Section 240: Protected information

450.This section sets out the information about directors’ usual residential addresses, recorded under Chapter 1 of this Part, that will be protected under the new provisions.

Section 241: Protected information: restriction on use or disclosure by company

451.This section provides for the protection that a company must give to the information covered by section 240. It prohibits the company from using or disclosing an individual director’s home address without his consent except for communicating with him, or to comply with an obligation to send information to the registrar or when required by a court.

Section 242: Protected information: restriction on use or disclosure by the registrar

452.This section provides for protection by the registrar of information that is covered by section 240. The registrar need only protect information where it is submitted on a form where directors’ usual residential addresses are required and entered in the appropriate place. The registrar is not obliged to check all documents submitted to her to ensure that an address has not been inadvertently disclosed. The protection is not retrospective: it does not apply to information on the public record when these provisions come into force. The Act makes separate provision, in section 1088, for removal of addresses from the register in circumstances specified by regulations.

Section 243: Permitted use or disclosure by the registrar

453.This section provides for certain kinds of permitted use or disclosure of protected information, ie directors’ home addresses and whether a service address is a home address. Subsection (1) provides that the registrar may use the protected information for communicating with the director in question. Subsection (2) provides that the registrar may disclose protected information to a public authority or credit reference agency (the definition of the latter is drawn from the Consumer Credit Act 1974) but this should be read with subsections (3) and (4). Subsection (3) confers power on the Secretary of State to make regulations specifying conditions that must be met before the registrar may disclose protected information. The regulations may also provide for fees to be paid by the authority or agency seeking the address. Subsection (4) provides power to make regulations specifying the circumstances in which an application can be made for a director’s address not to be revealed to a credit reference agency.

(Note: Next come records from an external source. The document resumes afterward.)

`src/hdl/string_literal_escaper_unit_macros.svh`:
```
// assertion macros for the string literal escaper
`ifndef STRING_LITERAL_ESCAPER_UNIT_MACROS_SVH
`define STRING_LITERAL_ESCAPER_UNIT_MACROS_SVH

`ifndef ASSERT_OFF
// condition holds in the same cycle as the trigger
`define SLE_ASSERT_SAME(label, clk, rstn, trig, cond) \
    label: assert property (@(posedge clk) disable iff (!rstn) (trig) |-> (cond)) \
        else $error("assertion failed");
// condition holds in the cycle after the trigger
`define SLE_ASSERT_NEXT(label, clk, rstn, trig, cond) \
    label: assert property (@(posedge clk) disable iff (!rstn) (trig) |=> (cond)) \
        else $error("assertion failed");
`else
`define SLE_ASSERT_SAME(label, clk, rstn, trig, cond)
`define SLE_ASSERT_NEXT(label, clk, rstn, trig, cond)
`endif

`endif

```
`src/hdl/sle_pkg.sv`:
```
`timescale 1ns / 1ps
package sle_pkg;

    // byte store size and derived widths
    localparam int MAX_BYTES = 4096;
    localparam int ADDR_W    = (MAX_BYTES > 1) ? $clog2(MAX_BYTES) : 1;
    localparam int CNT_W     = $clog2(MAX_BYTES + 1);

    // descriptor queue between front and back
    localparam int QUEUE_DEPTH = 2;
    localparam int QPTR_W      = (QUEUE_DEPTH > 1) ? $clog2(QUEUE_DEPTH) : 1;
    localparam int QCNT_W      = $clog2(QUEUE_DEPTH + 1);

    // beat kind carried on the input tuser
    typedef enum logic [0:0] {
        CMD_APPEND = 1'b0,
        CMD_EMIT   = 1'b1
    } sle_cmd_t;

    // one emit run: prefix, opening quotes, escaped body, closing quotes
    typedef struct packed {
        logic            pre_en;
        logic [7:0]      pre;
        logic [1:0]      open_n;
        logic [7:0]      quote;
        logic [2:0]      body_n;
        logic [3:0][7:0] body;
        logic [1:0]      close_n;
    } sle_desc_t;

endpackage

```
`src/hdl/sle_back.sv`:
```
`timescale 1ns / 1ps
module sle_back (
    input  logic               aclk,
    input  logic               aresetn,
    input  logic               pop_valid,
    output logic               pop_ready,
    input  sle_pkg::sle_desc_t pop_data,
    output logic               m_valid,
    input  logic               m_ready,
    output logic [7:0]         m_char,
    output logic               m_last,
    output logic               m_done
);
    import sle_pkg::*;

    typedef enum logic [1:0] {
        BS_IDLE = 2'b01,
        BS_RUN  = 2'b10
    } bs_state_t;

    bs_state_t  state_reg, state_next;
    sle_desc_t  desc_reg;
    logic [3:0] pos_reg, pos_next;
    logic       m_valid_reg, m_valid_next;
    logic [7:0] m_char_reg, m_char_next;
    logic       m_last_reg, m_last_next;
    logic       m_done_reg, m_done_next;

    logic       out_free;
    logic [3:0] pre_n, open_end, body_end, total, body_off;
    logic [7:0] cur_char;
    logic       cur_last;

    assign out_free  = !m_valid_reg || m_ready;
    assign pop_ready = (state_reg == BS_IDLE);
    assign m_valid   = m_valid_reg;
    assign m_char    = m_char_reg;
    assign m_last    = m_last_reg;
    assign m_done    = m_done_reg;

    // character at the current run position
    always_comb begin
        pre_n    = {3'b0, desc_reg.pre_en};
        open_end = pre_n + {2'b0, desc_reg.open_n};
        body_end = open_end + {1'b0, desc_reg.body_n};
        total    = body_end + {2'b0, desc_reg.close_n};
        body_off = pos_reg - open_end;
        if (pos_reg < pre_n) begin
            cur_char = desc_reg.pre;
        end else if (pos_reg < open_end) begin
            cur_char = desc_reg.quote;
        end else if (pos_reg < body_end) begin
            cur_char = desc_reg.body[body_off[1:0]];
        end else begin
            cur_char = desc_reg.quote;
        end
        cur_last = (pos_reg == (total - 4'd1));
    end

    // run sequencer and output register
    always_comb begin
        state_next   = state_reg;
        pos_next     = pos_reg;
        m_valid_next = m_valid_reg && !m_ready;
        m_char_next  = m_char_reg;
        m_last_next  = m_last_reg;
        m_done_next  = m_done_reg;
        unique case (state_reg)
            BS_IDLE: begin
                if (pop_valid) begin
                    state_next = BS_RUN;
                    pos_next   = '0;
                end
            end
            BS_RUN: begin
                if (out_free) begin
                    m_valid_next = 1'b1;
                    m_char_next  = cur_char;
                    m_last_next  = cur_last;
                    m_done_next  = cur_last && (desc_reg.close_n != 2'd0);
                    if (cur_last) begin
                        state_next = BS_IDLE;
                    end else begin
                        pos_next = pos_reg + 4'd1;
                    end
                end
            end
            default: state_next = BS_IDLE;
        endcase
    end

    always_ff @(posedge aclk) begin
        if (!aresetn) begin
            state_reg   <= BS_IDLE;
            pos_reg     <= '0;
            m_valid_reg <= 1'b0;
        end else begin
            state_reg   <= state_next;
            pos_reg     <= pos_next;
            m_valid_reg <= m_valid_next;
        end
    end

    // payload registers
    always_ff @(posedge aclk) begin
        m_char_reg <= m_char_next;
        m_last_reg <= m_last_next;
        m_done_reg <= m_done_next;
        if (pop_valid && pop_ready) begin
            desc_reg <= pop_data;
        end
    end

endmodule

```
`config.mk`:
```
export PLATFORM = sky130hd
export DESIGN_NAME = sle_back
export DESIGN_NICKNAME = d
export VERILOG_FILES = /design/src/hdl/string_literal_escaper_unit_macros.svh /design/src/hdl/sle_pkg.sv /design/src/hdl/sle_back.sv
export SDC_FILE = /design/constraint.sdc
export NUM_CORES = 1
export LEC_CHECK = 0
export BUFFER_PORTS_ARGS = -buffer_cell sky130_fd_sc_hd__buf_4
export CORE_AREA = 3 3 106 108
export DETAILED_ROUTE_END_ITERATION = 16
export DIE_AREA = 0 0 109 111
export PLACE_DENSITY = 0.51
export SYNTH_ARGS = -nofsm -noshare
export SYNTH_HDL_FRONTEND = slang
export SYNTH_SLANG_ARGS = --single-unit
```
`constraint.sdc`:
```
create_clock -name aclk -period 4.95 [get_ports aclk]
set_input_delay 0.7425 -clock aclk [delete_from_list [all_inputs] [get_ports aclk]]
set_output_delay 0.7425 -clock aclk [all_outputs]
set_load 0.01 [all_outputs]
```
Word level (Yosys, flattened, before mapping). Index checks and enable logic that the tools add are counted. W data, S select, Z words.

Add/subtract/negate cells: 6. $lt $le $gt $ge: 4. Equality and inequality tests: 7. Mux-type cells: 15. Reductions and logical operators: 11.

Operators by type and width (number): $mux W8 (4); $bmux W8 S2 (1); $mux W4 (3); $ne A2 B2 Y1 const B (4); $pmux W4 S2 (1); $mux W2 (3); $add A3 B3 Y4 (1); $add A4 B1 Y4 const B (1); $add A4 B2 Y4 (1); $eq A4 B4 Y1 (1); $lt A4 B1 Y1 (1); $lt A4 B3 Y1 (1); $lt A4 B4 Y1 (1); $pmux W2 S2 (1); $reduce_and A4 Y1 (1); $reduce_bool A2 Y1 (2); $sub A4 B1 Y4 const B (1); $add A1 B2 Y3 (1); $logic_and A1 B1 Y1 (3); $lt A2 B3 Y1 const B (1); $reduce_and A3 Y1 (1); $eq A2 B1 Y1 const B (1); $eq A2 B2 Y1 const B (1); $logic_not A1 Y1 (2); other kinds (4) (5).

Register bits after elaboration: 73. Bits of input ports: 60.

Longest topological paths before layout.
Depth in word-level cells: 8. Mapped depth: 14. Gate-level depth less buffers: 14.

Worst setup path before layout. No wires, ideal clock.

Kind: register to register. Start point: register desc_reg[55] (netlist bit). End point: register pos_reg[1]. Setup time: 0.083 ns. Arrival time: 3.361 ns. Slack: 1.507 ns. Cell stages (with the launch flop): 15. Buffers on the path: 0. Period minus slack after synthesis: 3.443 ns. Cells stage by stage: edfxtp_1 -> ha_1 -> ha_1 -> inv_1 -> fa_1 -> ha_1 -> inv_1 -> ha_1 -> inv_1 -> fa_1 -> xnor2_1 -> xnor2_1 -> xnor2_1 -> or4_1 -> o221ai_1.

Cells in the longest elaborated chain, start to end: 7.

RTL lines: start: declaration (line sle_back.sv:22) `sle_desc_t desc_reg;`; start signal: assignment (line sle_back.sv:110) `desc_reg <= pop_data;`; $add A1 B2 Y3 (line sle_back.sv:44) `open_end = pre_n + {2'b0, desc_reg.open_n};`; $add A3 B3 Y4 (line sle_back.sv:45) `body_end = open_end + {1'b0, desc_reg.body_n};`; $add A4 B2 Y4 (line sle_back.sv:46) `total = body_end + {2'b0, desc_reg.close_n};`; $sub A4 B1 Y4 (line sle_back.sv:57) `cur_last = (pos_reg == (total - 4'd1));`; $eq A4 B4 Y1 (line sle_back.sv:57); $ne A2 B2 Y1 (no source line); $reduce_and A4 Y1 (no source line); end signal: assignment (line sle_back.sv:99) `pos_reg <= pos_next;`; end: declaration (line sle_back.sv:23) `logic [3:0] pos_reg, pos_next;`.

No other way between the ends. A chain may end at the register's enable or synchronous reset.

Final worst setup path. Same ends and word-level chain as after synthesis.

Section 244: Disclosure under court order

454.This section provides for two circumstances in which the court may require the company to disclose protected information. The first circumstance is that the service address is not effective; the second is that the home address is needed for the enforcement of an order or decree of the court. If the company cannot provide the address, the court may require the registrar to reveal it. Subsection (3) provides that the application for the order may be made not only by a liquidator, creditor or member of the company but also by anyone with sufficient interest.

Section 245: Circumstances in which registrar may put address on the public record.

455.This section provides that if a service address is not effective, then the home address can be put on the public record. It provides for the registrar to send a warning notice, with a specified period for representations before the intended action, both to the director and to every company of which he is a director. The registrar must take account of any representations made within the specified period in deciding whether to proceed as provided by the next section.

Section 246: Putting the address on the public record

456.This section provides that, if the registrar is putting a director’s home address on the public record under the previous section, then the registrar updates the public record as if she had been notified that the service address is the director’s home address. She must also notify both the director and every company of which he/she is a director. The companies must each put the director’s home address on its register of directors as his/her service address. And for the next five years, the director may not register a service address other than his usual residential address.